The effects of long term treatment with 12-O-tetradecanoylphorbol-13-acetate (TPA) on estrogen receptor (ER) expression in the human breast cancer cell line, MCF-7, were studied. This study demonstrates that treatment of cells with the phorbol ester blocked estrogen receptor activity. Treatment of cells with 100 nM TPA resulted in an 80% decrease in the level of ER protein and a parallel decrease in ER mRNA and binding capacity. Following removal of TPA from the medium, the level of ER protein and mRNA returned to control values; however, the receptor failed to bind estradiol. These cells also failed to induce progesterone receptor in response to estradiol. In addition, TPA treatment blocked transcription from an estrogen response element in transient transfection assays and inhibited ER binding to its response element in a DNA mobility shift assay. The estrogen receptor in treated cells was recognized by two monoclonal anti-ER antibodies and was not quantitatively different from ER in control cells.
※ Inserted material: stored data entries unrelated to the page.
$ cat src/design/multi_channel_event_timer_top_macros.svh
// Assertion macros shared by the timer design.
`ifndef MULTI_CHANNEL_EVENT_TIMER_TOP_MACROS_SVH
`define MULTI_CHANNEL_EVENT_TIMER_TOP_MACROS_SVH

// The consequent must hold in the same cycle as the antecedent.
`define MCET_ASSERT_SAME(label, clk, rst, ante, cons) \
   label: assert property (@(posedge clk) disable iff (rst) (ante) |-> (cons)) \
      else $error("timer assertion failed in the same cycle");

// The consequent must hold in the cycle after the antecedent.
`define MCET_ASSERT_NEXT(label, clk, rst, ante, cons) \
   label: assert property (@(posedge clk) disable iff (rst) (ante) |=> (cons)) \
      else $error("timer assertion failed one cycle later");

`endif

$ cat src/design/mcet_pkg.sv
`default_nettype none

package mcet_pkg;

   localparam int SLOTS = 16;
   localparam int IDX_W = $clog2(SLOTS);
   localparam int QUEUE_DEPTH = 2;
   localparam int PTR_W = $clog2(QUEUE_DEPTH);
   localparam int CNT_W = $clog2(QUEUE_DEPTH + 1);

   localparam logic [63:0] NS_PER_SECOND = 64'd1000000000;

   localparam logic [2:0] FUNC_TICK    = 3'd0;
   localparam logic [2:0] FUNC_ADD     = 3'd1;
   localparam logic [2:0] FUNC_ENABLE  = 3'd2;
   localparam logic [2:0] FUNC_DISABLE = 3'd3;
   localparam logic [2:0] FUNC_REMOVE  = 3'd4;

   localparam logic [1:0] KIND_FIRE = 2'd0;
   localparam logic [1:0] KIND_WAKE = 2'd1;
   localparam logic [1:0] KIND_ACK  = 2'd2;

   localparam logic [1:0] STATUS_OK      = 2'd0;
   localparam logic [1:0] STATUS_FULL    = 2'd1;
   localparam logic [1:0] STATUS_NOT_OCC = 2'd2;

   typedef enum logic [2:0] {
      OP_TICK,
      OP_ADD,
      OP_ENABLE,
      OP_DISABLE,
      OP_REMOVE,
      OP_NOP
   } op_type;

   typedef struct packed {
      logic [2:0]  func;
      logic [3:0]  slot;
      logic [63:0] now_ns;
      logic [63:0] interval_ns;
      logic        oneshot;
   } req_type;

   typedef struct packed {
      logic [1:0]  kind;
      logic [3:0]  slot_id;
      logic [63:0] wake_ns;
      logic [1:0]  status;
      logic        last;
   } rsp_type;

   typedef struct packed {
      op_type      op;
      logic [3:0]  slot;
      logic        slot_ok;
      logic [63:0] now_ns;
      logic [63:0] interval_ns;
      logic        oneshot;
   } cmd_type;

endpackage

`default_nettype wire

$ cat src/design/mcet_front.sv
`default_nettype none

module mcet_front (
   input  wire logic             clock,
   input  wire logic             reset,
   input  wire logic             start,
   output logic                  busy,
   input  wire mcet_pkg::req_type req_data,
   input  wire logic             pop,
   output logic                  cmd_valid,
   output mcet_pkg::cmd_type     cmd
);
   import mcet_pkg::*;

   cmd_type           q_mem_ff [QUEUE_DEPTH];
   logic [PTR_W-1:0]  wr_ptr_ff;
   logic [PTR_W-1:0]  rd_ptr_ff;
   logic [CNT_W-1:0]  count_ff;
   logic              push;
   cmd_type           decoded;

   always_comb begin
      decoded.slot = req_data.slot;
      decoded.slot_ok = (32'(req_data.slot) < SLOTS);
      decoded.now_ns = req_data.now_ns;
      decoded.interval_ns = req_data.interval_ns;
      decoded.oneshot = req_data.oneshot;
      unique case (req_data.func)
         FUNC_TICK:    decoded.op = OP_TICK;
         FUNC_ADD:     decoded.op = OP_ADD;
         FUNC_ENABLE:  decoded.op = OP_ENABLE;
         FUNC_DISABLE: decoded.op = OP_DISABLE;
         FUNC_REMOVE:  decoded.op = OP_REMOVE;
         default:      decoded.op = OP_NOP;
      endcase
   end

   assign busy = (count_ff == CNT_W'(QUEUE_DEPTH));
   assign push = start && !busy;
   assign cmd_valid = (count_ff != '0);
   assign cmd = q_mem_ff[rd_ptr_ff];

   always_ff @(posedge clock) begin
      if (reset) begin
         wr_ptr_ff <= '0;
         rd_ptr_ff <= '0;
         count_ff <= '0;
      end else begin
         if (push) begin
            wr_ptr_ff <= wr_ptr_ff + 1'b1;
         end
         if (pop) begin
            rd_ptr_ff <= rd_ptr_ff + 1'b1;
         end
         if (push && !pop) begin
            count_ff <= count_ff + 1'b1;
         end else if (pop && !push) begin
            count_ff <= count_ff - 1'b1;
         end
      end
   end

   always_ff @(posedge clock) begin
      if (push) begin
         q_mem_ff[wr_ptr_ff] <= decoded;
      end
   end

endmodule

`default_nettype wire

$ cat src/design/mcet_back.sv
`default_nettype none

module mcet_back (
   input  wire logic             clock,
   input  wire logic             reset,
   input  wire logic             cmd_valid,
   input  wire mcet_pkg::cmd_type cmd,
   output logic                  pop,
   output logic                  rsp_valid,
   output mcet_pkg::rsp_type     rsp_data
);
   import mcet_pkg::*;

   typedef enum logic [1:0] {
      ST_IDLE,
      ST_TICK,
      ST_DRAIN,
      ST_WAKE
   } state_type;

   localparam logic [IDX_W-1:0] IDX_LAST = IDX_W'(SLOTS - 1);

   state_type         state_ff, state_in;
   logic [IDX_W-1:0]  idx_ff, idx_in;
   logic [63:0]       now_ff, now_in;
   logic [SLOTS-1:0]  occ_ff, occ_in;
   logic [SLOTS-1:0]  en_ff, en_in;
   logic [SLOTS-1:0]  os_ff, os_in;
   logic              b_valid_ff, b_valid_in;
   logic              b_en_ff, b_en_in;
   logic [63:0]       b_due_ff, b_due_in;
   logic              have_ff, have_in;
   logic [63:0]       best_ff, best_in;
   logic              rsp_valid_ff, rsp_valid_in;
   rsp_type           rsp_ff, rsp_in;

   logic [63:0]       period_mem [SLOTS];
   logic [63:0]       due_mem [SLOTS];

   logic [IDX_W-1:0]  rd_idx;
   logic [63:0]       rd_period;
   logic [63:0]       rd_due;
   logic [IDX_W-1:0]  cmd_idx;
   logic              free_found;
   logic [IDX_W-1:0]  free_idx;
   logic              pass;
   logic [63:0]       sum;
   logic              wr_due_en;
   logic              wr_period_en;
   logic [IDX_W-1:0]  wr_idx;
   logic [63:0]       wr_due;

   assign cmd_idx = cmd.slot[IDX_W-1:0];
   assign rd_idx = (state_ff == ST_TICK) ? idx_ff : cmd_idx;
   assign rd_period = period_mem[rd_idx];
   assign rd_due = due_mem[rd_idx];

   always_comb begin
      free_found = 1'b0;
      free_idx = '0;
      for (int i = SLOTS - 1; i >= 0; i--) begin
         if (!occ_ff[i]) begin
            free_found = 1'b1;
            free_idx = IDX_W'(i);
         end
      end
   end

   always_comb begin
      state_in = state_ff;
      idx_in = idx_ff;
      now_in = now_ff;
      occ_in = occ_ff;
      en_in = en_ff;
      os_in = os_ff;
      b_valid_in = 1'b0;
      b_en_in = b_en_ff;
      b_due_in = b_due_ff;
      have_in = have_ff;
      best_in = best_ff;
      rsp_valid_in = 1'b0;
      rsp_in = '0;
      pop = 1'b0;
      pass = 1'b0;
      sum = '0;
      wr_due_en = 1'b0;
      wr_period_en = 1'b0;
      wr_idx = rd_idx;
      wr_due = '0;

      if (b_valid_ff && b_en_ff && (!have_ff || (b_due_ff < best_ff))) begin
         have_in = 1'b1;
         best_in = b_due_ff;
      end

      unique case (state_ff)
         ST_IDLE: begin
            if (cmd_valid) begin
               pop = 1'b1;
               rsp_valid_in = 1'b1;
               rsp_in.kind = KIND_ACK;
               rsp_in.last = 1'b1;
               unique case (cmd.op) inside
                  OP_TICK: begin
                     rsp_valid_in = 1'b0;
                     rsp_in = '0;
                     now_in = cmd.now_ns;
                     idx_in = '0;
                     have_in = 1'b0;
                     state_in = ST_TICK;
                  end
                  OP_ADD: begin
                     if (free_found) begin
                        occ_in[free_idx] = 1'b1;
                        en_in[free_idx] = 1'b0;
                        os_in[free_idx] = cmd.oneshot;
                        wr_idx = free_idx;
                        wr_period_en = 1'b1;
                        wr_due_en = 1'b1;
                        wr_due = cmd.now_ns + cmd.interval_ns;
                        rsp_in.slot_id = 4'(free_idx);
                     end else begin
                        rsp_in.status = STATUS_FULL;
                     end
                  end
                  OP_ENABLE, OP_DISABLE, OP_REMOVE: begin
                     rsp_in.slot_id = cmd.slot;
                     if (!cmd.slot_ok || !occ_ff[cmd_idx]) begin
                        rsp_in.status = STATUS_NOT_OCC;
                     end else if (cmd.op == OP_ENABLE) begin
                        en_in[cmd_idx] = 1'b1;
                        wr_idx = cmd_idx;
                        wr_due_en = 1'b1;
                        wr_due = cmd.now_ns + rd_period;
                     end else if (cmd.op == OP_DISABLE) begin
                        en_in[cmd_idx] = 1'b0;
                     end else begin
                        occ_in[cmd_idx] = 1'b0;
                        en_in[cmd_idx] = 1'b0;
                        os_in[cmd_idx] = 1'b0;
                     end
                  end
                  OP_NOP: begin
                     rsp_in.status = STATUS_OK;
                  end
               endcase
            end
         end
         ST_TICK: begin
            pass = occ_ff[idx_ff] && (rd_due < now_ff);
            sum = now_ff + rd_period;
            if (pass) begin
               wr_idx = idx_ff;
               wr_due_en = 1'b1;
               wr_due = sum;
               if (en_ff[idx_ff]) begin
                  rsp_valid_in = 1'b1;
                  rsp_in.kind = KIND_FIRE;
                  rsp_in.slot_id = 4'(idx_ff);
                  if (os_ff[idx_ff]) begin
                     en_in[idx_ff] = 1'b0;
                  end
               end
            end
            b_valid_in = 1'b1;
            b_due_in = pass ? sum : rd_due;
            b_en_in = occ_ff[idx_ff] && en_ff[idx_ff] && !(pass && os_ff[idx_ff]);
            if (idx_ff == IDX_LAST) begin
               state_in = ST_DRAIN;
            end else begin
               idx_in = idx_ff + 1'b1;
            end
         end
         ST_DRAIN: begin
            state_in = ST_WAKE;
         end
         ST_WAKE: begin
            rsp_valid_in = 1'b1;
            rsp_in.kind = KIND_WAKE;
            rsp_in.wake_ns = have_ff ? best_ff : (now_ff + NS_PER_SECOND);
            rsp_in.last = 1'b1;
            state_in = ST_IDLE;
         end
      endcase
   end

   always_ff @(posedge clock) begin
      if (reset) begin
         state_ff <= ST_IDLE;
         idx_ff <= '0;
         occ_ff <= '0;
         en_ff <= '0;
         os_ff <= '0;
         b_valid_ff <= 1'b0;
         have_ff <= 1'b0;
         rsp_valid_ff <= 1'b0;
      end else begin
         state_ff <= state_in;
         idx_ff <= idx_in;
         occ_ff <= occ_in;
         en_ff <= en_in;
         os_ff <= os_in;
         b_valid_ff <= b_valid_in;
         have_ff <= have_in;
         rsp_valid_ff <= rsp_valid_in;
      end
      now_ff <= now_in;
      b_en_ff <= b_en_in;
      b_due_ff <= b_due_in;
      best_ff <= best_in;
      rsp_ff <= rsp_in;
   end

   always_ff @(posedge clock) begin
      if (wr_period_en) begin
         period_mem[wr_idx] <= cmd.interval_ns;
      end
      if (wr_due_en) begin
         due_mem[wr_idx] <= wr_due;
      end
   end

   assign rsp_valid = rsp_valid_ff;
   assign rsp_data = rsp_ff;

endmodule

`default_nettype wire

$ cat src/design/multi_channel_event_timer_top.sv
// Commands: an accepted start is queued and the back end registers its acknowledgment;
// one per cycle sustained while no tick holds the back end. Tick: the back end visits
// all 16 slots in turn, settles the minimum in ST_DRAIN, then sends the wake beat.
// A two-entry queue ahead of the back end sets when busy rises; results cannot stall.
// Synchronous active-high reset empties the queue and clears every slot's flags.
`default_nettype none

`include "multi_channel_event_timer_top_macros.svh"

module multi_channel_event_timer_top (
   input  wire logic             clock,
   input  wire logic             reset,
   input  wire logic             start,
   output logic                  busy,
   input  wire mcet_pkg::req_type req_data,
   output logic                  rsp_valid,
   output mcet_pkg::rsp_type     rsp_data
);
   import mcet_pkg::*;

   logic    cmd_valid;
   logic    pop;
   cmd_type cmd;

   mcet_front u_front (
      .clock     (clock),
      .reset     (reset),
      .start     (start),
      .busy      (busy),
      .req_data  (req_data),
      .pop       (pop),
      .cmd_valid (cmd_valid),
      .cmd       (cmd)
   );

   mcet_back u_back (
      .clock     (clock),
      .reset     (reset),
      .cmd_valid (cmd_valid),
      .cmd       (cmd),
      .pop       (pop),
      .rsp_valid (rsp_valid),
      .rsp_data  (rsp_data)
   );

   `MCET_ASSERT_SAME(a_pop_needs_entry, clock, reset, pop, cmd_valid)
   `MCET_ASSERT_NEXT(a_accept_fills_queue, clock, reset, start && !busy, cmd_valid)
   `MCET_ASSERT_SAME(a_only_fire_not_last, clock, reset, rsp_valid && !rsp_data.last, rsp_data.kind == KIND_FIRE)

endmodule

`default_nettype wire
RNase protection analysis failed to detect any qualitative changes in the ER mRNA transcript. Mixing experiments suggest that TPA induces/activates a factor which interacts with the ER to block binding of estradiol. The effects of TPA on ER levels and binding capacity were concentration-dependent. Low concentrations of TPA inhibited estradiol binding without a decrease in the level of protein, whereas higher concentrations were required to decrease the level of ER protein. The effects of TPA appear to be mediated by activation of protein kinase C since the protein kinase C inhibitors, H-7 and bryostatin, block the effects of TPA on estradiol induction of progesterone receptor. TPA treatment had no effect on the level or binding capacity of the glucocorticoid receptor, indicating that the effects are not universal for steroid receptors. These data demonstrate that activation of the protein kinase C signal transduction pathway modulates the estrogen receptor pathway. The long term effect of protein kinase C activation is to inhibit estrogen receptor function through induction/activation of a factor which interacts with the receptor.